### To do
Write out each line of the records that has "placement" in it.
---------------
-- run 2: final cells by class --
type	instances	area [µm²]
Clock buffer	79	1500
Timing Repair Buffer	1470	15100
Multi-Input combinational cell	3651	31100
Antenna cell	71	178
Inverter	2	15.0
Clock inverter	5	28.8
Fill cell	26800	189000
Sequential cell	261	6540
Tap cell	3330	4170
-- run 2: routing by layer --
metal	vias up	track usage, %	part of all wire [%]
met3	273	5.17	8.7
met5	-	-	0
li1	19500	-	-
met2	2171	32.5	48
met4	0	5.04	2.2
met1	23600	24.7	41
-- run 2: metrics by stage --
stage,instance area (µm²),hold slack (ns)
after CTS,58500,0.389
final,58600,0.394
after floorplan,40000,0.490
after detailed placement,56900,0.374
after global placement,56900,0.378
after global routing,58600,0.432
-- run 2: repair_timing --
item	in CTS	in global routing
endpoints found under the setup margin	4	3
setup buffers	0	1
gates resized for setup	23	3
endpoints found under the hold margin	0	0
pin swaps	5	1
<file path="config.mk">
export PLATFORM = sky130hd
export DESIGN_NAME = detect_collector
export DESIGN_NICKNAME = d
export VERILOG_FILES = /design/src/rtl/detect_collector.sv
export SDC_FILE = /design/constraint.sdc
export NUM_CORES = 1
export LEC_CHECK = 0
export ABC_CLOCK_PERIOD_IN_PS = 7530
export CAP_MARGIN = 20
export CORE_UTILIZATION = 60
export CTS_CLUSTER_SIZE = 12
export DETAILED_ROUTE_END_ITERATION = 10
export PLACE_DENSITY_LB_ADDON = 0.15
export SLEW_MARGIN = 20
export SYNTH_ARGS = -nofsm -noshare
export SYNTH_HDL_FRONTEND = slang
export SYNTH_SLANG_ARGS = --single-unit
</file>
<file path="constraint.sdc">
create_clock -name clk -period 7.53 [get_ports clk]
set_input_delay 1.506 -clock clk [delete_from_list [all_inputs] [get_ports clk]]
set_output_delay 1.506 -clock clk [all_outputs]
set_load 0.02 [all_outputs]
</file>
---------------
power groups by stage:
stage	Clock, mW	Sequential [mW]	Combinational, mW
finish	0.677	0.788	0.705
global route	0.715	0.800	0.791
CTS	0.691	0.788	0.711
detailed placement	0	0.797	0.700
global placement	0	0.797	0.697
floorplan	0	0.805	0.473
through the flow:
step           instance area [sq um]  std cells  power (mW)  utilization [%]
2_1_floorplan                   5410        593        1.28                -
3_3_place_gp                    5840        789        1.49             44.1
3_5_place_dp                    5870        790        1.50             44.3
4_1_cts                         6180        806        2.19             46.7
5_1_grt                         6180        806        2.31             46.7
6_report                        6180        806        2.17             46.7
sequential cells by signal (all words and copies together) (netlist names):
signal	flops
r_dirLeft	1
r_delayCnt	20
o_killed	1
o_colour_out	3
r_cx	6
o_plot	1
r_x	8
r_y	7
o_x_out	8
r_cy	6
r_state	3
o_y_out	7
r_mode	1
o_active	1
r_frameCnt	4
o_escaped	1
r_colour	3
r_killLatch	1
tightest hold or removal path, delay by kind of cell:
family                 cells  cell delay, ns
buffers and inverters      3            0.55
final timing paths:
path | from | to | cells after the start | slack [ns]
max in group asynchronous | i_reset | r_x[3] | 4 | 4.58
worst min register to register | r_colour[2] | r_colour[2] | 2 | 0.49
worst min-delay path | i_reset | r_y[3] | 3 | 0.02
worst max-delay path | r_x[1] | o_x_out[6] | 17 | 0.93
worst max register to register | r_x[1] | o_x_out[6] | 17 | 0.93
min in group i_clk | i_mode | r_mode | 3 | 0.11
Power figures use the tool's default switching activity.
---------------
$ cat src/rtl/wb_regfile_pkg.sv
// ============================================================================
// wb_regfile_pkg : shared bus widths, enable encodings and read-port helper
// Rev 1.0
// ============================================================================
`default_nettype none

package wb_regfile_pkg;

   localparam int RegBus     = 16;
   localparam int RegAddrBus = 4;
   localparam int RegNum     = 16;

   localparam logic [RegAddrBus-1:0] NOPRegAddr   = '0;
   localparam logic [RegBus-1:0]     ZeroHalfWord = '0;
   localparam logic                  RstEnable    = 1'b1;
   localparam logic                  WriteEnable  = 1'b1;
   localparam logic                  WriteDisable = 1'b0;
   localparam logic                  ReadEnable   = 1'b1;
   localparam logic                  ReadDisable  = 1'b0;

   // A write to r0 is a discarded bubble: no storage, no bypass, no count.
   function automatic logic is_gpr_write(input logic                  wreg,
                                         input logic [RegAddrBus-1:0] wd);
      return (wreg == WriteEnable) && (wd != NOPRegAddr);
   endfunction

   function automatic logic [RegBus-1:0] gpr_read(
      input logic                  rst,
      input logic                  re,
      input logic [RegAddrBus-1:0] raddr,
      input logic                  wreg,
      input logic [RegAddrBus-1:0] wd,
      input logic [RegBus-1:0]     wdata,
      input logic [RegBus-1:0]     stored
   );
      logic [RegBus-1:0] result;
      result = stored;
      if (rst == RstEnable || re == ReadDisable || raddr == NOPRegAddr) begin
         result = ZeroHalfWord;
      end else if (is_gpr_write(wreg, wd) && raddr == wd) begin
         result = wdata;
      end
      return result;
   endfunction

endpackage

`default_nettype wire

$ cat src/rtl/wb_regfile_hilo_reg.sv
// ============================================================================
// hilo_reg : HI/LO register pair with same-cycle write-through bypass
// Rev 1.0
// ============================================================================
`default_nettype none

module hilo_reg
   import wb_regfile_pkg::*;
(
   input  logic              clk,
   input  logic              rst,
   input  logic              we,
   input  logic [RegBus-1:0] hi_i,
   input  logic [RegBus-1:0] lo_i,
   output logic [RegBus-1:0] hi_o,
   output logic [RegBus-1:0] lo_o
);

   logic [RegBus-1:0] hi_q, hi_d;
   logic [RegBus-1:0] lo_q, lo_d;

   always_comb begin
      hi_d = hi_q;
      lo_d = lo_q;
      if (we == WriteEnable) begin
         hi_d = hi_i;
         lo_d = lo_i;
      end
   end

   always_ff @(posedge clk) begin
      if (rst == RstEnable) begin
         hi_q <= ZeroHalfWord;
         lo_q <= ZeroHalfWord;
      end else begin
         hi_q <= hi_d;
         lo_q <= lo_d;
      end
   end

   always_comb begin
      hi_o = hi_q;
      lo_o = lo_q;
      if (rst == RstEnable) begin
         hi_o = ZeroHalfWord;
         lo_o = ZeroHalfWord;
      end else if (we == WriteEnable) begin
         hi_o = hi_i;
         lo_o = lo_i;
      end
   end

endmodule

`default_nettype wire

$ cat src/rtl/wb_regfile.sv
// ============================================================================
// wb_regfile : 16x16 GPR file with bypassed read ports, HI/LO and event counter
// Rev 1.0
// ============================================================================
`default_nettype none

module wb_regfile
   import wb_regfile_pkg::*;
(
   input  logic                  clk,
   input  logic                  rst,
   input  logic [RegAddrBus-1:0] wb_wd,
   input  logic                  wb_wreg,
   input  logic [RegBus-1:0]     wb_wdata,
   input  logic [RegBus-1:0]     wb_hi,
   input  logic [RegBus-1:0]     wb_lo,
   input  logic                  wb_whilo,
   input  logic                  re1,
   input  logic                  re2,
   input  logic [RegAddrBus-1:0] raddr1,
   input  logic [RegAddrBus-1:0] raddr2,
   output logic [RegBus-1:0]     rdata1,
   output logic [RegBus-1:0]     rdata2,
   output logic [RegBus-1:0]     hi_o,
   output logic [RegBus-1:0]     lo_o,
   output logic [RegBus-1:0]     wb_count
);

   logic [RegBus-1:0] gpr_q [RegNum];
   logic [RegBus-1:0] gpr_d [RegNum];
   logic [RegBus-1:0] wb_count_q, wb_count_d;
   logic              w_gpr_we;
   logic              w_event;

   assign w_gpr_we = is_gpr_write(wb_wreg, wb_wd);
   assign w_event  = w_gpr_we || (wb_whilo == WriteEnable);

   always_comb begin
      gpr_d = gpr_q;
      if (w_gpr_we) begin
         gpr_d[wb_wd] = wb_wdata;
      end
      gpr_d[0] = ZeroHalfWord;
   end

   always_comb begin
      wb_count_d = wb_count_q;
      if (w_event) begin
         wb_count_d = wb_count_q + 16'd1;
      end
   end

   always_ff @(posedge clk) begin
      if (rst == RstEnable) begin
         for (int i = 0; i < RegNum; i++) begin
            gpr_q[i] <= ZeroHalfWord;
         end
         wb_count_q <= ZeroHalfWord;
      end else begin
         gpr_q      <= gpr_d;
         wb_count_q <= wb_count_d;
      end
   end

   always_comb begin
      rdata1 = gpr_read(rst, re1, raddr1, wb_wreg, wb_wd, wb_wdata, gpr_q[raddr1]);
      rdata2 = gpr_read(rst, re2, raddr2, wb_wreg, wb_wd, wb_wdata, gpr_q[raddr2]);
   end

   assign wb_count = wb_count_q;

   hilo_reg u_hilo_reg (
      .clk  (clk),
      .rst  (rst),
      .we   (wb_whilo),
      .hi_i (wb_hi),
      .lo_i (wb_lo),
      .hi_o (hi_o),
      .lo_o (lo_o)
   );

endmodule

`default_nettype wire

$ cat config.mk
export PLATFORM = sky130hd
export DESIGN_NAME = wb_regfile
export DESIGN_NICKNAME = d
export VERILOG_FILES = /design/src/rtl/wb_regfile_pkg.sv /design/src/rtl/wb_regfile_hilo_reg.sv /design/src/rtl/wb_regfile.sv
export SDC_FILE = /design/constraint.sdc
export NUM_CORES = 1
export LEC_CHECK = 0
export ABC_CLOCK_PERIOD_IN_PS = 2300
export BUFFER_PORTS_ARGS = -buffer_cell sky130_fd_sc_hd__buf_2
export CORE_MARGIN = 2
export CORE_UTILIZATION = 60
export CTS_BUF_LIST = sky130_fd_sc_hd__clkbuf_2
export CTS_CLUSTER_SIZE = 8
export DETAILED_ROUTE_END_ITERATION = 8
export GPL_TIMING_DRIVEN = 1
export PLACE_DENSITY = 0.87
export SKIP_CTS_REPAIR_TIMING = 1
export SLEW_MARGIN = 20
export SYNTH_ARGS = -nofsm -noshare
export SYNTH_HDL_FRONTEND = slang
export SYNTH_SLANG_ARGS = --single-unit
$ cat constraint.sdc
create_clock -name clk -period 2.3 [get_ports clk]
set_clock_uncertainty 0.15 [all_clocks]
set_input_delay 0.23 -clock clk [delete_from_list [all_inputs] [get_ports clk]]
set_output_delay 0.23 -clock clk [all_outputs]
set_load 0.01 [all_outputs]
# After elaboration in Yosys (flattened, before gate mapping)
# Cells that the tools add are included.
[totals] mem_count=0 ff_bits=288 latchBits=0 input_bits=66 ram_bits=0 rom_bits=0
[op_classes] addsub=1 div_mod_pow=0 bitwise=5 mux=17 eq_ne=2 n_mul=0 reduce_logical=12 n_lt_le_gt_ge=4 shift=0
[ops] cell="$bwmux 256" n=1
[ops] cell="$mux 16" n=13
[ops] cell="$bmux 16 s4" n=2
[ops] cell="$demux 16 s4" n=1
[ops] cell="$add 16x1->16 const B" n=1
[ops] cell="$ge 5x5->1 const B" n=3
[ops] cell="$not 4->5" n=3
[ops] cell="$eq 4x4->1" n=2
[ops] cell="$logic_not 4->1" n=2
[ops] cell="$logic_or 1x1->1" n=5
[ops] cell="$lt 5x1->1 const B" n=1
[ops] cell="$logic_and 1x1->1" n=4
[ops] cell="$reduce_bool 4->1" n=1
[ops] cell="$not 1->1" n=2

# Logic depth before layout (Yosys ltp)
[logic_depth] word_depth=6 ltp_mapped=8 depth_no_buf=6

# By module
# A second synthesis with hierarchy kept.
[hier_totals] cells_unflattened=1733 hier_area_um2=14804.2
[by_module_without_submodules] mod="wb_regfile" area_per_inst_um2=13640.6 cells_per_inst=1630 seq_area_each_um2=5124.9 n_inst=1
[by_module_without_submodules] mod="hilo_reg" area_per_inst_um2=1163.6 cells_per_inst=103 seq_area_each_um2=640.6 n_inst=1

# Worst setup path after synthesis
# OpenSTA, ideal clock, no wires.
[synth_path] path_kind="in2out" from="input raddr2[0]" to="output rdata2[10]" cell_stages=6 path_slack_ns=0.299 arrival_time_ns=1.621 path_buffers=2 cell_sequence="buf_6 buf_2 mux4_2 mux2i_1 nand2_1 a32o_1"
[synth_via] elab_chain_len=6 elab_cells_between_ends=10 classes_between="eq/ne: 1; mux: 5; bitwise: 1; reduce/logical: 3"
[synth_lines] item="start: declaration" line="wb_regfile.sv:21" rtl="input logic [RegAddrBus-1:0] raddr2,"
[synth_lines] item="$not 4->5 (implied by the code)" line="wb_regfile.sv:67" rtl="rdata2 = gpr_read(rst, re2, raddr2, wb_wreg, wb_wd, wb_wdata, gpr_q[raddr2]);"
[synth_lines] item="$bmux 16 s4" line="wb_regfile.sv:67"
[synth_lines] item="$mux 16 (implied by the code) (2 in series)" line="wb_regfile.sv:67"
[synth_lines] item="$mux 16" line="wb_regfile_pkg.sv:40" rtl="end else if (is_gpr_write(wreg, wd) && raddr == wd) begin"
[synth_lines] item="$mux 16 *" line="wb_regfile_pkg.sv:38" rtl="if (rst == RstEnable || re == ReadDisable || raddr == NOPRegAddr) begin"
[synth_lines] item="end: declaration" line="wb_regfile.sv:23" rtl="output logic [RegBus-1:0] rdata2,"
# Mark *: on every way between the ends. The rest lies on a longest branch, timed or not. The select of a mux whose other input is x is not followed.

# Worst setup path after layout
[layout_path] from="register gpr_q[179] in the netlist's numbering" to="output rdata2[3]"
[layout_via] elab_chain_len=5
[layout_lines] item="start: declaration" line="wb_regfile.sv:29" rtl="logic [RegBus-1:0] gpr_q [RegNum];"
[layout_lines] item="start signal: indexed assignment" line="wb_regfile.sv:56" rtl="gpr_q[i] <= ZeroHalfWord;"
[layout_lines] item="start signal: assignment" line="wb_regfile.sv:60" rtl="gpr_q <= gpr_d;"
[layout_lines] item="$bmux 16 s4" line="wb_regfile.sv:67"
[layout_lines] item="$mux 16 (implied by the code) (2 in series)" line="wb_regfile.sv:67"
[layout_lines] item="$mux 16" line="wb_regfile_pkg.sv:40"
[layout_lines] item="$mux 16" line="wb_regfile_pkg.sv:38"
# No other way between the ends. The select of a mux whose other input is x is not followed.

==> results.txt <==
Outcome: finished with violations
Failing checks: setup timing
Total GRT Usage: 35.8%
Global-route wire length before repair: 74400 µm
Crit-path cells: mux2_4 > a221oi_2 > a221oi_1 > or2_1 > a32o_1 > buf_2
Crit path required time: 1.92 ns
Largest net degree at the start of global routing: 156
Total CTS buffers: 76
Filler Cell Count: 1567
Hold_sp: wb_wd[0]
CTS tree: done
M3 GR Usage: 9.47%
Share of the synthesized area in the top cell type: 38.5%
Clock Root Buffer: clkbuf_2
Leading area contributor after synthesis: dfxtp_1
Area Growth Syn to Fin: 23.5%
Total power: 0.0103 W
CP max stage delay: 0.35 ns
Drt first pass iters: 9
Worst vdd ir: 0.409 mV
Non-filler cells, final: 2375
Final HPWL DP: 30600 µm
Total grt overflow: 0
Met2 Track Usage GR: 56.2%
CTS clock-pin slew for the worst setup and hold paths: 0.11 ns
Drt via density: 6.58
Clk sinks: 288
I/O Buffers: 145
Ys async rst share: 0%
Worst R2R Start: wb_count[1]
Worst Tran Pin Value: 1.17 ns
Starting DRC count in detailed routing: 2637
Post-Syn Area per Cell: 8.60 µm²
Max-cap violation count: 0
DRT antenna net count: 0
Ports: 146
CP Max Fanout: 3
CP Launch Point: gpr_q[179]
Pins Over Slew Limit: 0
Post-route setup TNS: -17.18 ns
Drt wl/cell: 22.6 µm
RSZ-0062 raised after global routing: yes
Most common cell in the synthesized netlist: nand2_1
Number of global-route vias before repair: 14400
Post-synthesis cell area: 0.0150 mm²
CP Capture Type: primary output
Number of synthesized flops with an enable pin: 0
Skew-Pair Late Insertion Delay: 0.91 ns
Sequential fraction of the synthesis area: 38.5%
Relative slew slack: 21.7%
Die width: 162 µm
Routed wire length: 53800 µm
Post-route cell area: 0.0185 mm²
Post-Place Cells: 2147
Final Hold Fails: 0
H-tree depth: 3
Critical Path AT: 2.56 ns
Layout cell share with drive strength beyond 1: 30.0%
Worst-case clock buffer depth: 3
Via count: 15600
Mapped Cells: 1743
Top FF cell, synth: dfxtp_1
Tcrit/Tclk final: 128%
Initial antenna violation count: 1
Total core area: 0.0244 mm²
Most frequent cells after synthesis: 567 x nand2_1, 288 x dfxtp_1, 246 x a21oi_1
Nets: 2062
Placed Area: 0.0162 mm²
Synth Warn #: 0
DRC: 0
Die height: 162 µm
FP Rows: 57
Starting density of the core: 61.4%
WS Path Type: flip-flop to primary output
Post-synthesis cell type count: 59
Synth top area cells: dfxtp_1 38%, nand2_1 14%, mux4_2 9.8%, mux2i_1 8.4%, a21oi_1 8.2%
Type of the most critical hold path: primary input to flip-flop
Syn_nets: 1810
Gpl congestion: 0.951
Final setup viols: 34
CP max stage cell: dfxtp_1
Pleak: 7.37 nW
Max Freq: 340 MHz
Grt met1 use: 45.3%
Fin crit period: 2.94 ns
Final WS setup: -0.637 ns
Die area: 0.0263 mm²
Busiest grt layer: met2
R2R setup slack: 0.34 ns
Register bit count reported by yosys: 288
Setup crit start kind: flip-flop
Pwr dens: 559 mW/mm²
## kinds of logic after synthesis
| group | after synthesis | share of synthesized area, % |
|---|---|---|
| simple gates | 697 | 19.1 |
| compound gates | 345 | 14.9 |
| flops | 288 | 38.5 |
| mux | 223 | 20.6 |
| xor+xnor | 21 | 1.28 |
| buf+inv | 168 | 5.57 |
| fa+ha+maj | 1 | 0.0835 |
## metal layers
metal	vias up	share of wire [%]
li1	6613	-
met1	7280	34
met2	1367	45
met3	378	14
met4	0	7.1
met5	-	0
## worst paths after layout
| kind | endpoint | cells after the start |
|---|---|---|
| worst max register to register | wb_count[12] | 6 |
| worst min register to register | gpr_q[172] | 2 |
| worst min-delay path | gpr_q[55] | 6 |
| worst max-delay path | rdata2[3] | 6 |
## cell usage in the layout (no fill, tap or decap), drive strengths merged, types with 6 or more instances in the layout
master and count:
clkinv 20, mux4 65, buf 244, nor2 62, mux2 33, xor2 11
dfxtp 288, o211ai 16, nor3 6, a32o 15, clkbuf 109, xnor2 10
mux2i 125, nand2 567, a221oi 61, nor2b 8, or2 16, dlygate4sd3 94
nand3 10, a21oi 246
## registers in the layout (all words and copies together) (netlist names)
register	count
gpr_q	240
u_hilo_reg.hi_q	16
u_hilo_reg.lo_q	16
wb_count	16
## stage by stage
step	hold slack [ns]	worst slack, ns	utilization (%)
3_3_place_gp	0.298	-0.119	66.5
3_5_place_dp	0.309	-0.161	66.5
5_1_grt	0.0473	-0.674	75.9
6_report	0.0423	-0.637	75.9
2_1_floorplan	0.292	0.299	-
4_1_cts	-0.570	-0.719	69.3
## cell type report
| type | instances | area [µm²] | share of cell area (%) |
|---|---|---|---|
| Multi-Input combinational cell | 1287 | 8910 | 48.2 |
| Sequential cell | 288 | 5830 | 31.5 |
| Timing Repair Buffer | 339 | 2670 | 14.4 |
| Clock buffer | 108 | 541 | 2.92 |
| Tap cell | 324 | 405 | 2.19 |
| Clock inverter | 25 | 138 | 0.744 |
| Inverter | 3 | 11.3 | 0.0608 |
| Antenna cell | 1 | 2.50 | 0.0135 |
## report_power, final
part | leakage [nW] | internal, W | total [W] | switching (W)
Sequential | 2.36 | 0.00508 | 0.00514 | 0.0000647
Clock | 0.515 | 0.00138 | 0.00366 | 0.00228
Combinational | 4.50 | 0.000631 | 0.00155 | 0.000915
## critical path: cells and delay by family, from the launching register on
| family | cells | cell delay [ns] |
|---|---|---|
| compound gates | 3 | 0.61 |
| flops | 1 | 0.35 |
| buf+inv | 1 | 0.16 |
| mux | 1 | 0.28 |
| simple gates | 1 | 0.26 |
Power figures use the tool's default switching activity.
---------------
### Solution
after detailed placement,56900,0.374
after global placement,56900,0.378
detailed placement	0	0.797	0.700
global placement	0	0.797	0.697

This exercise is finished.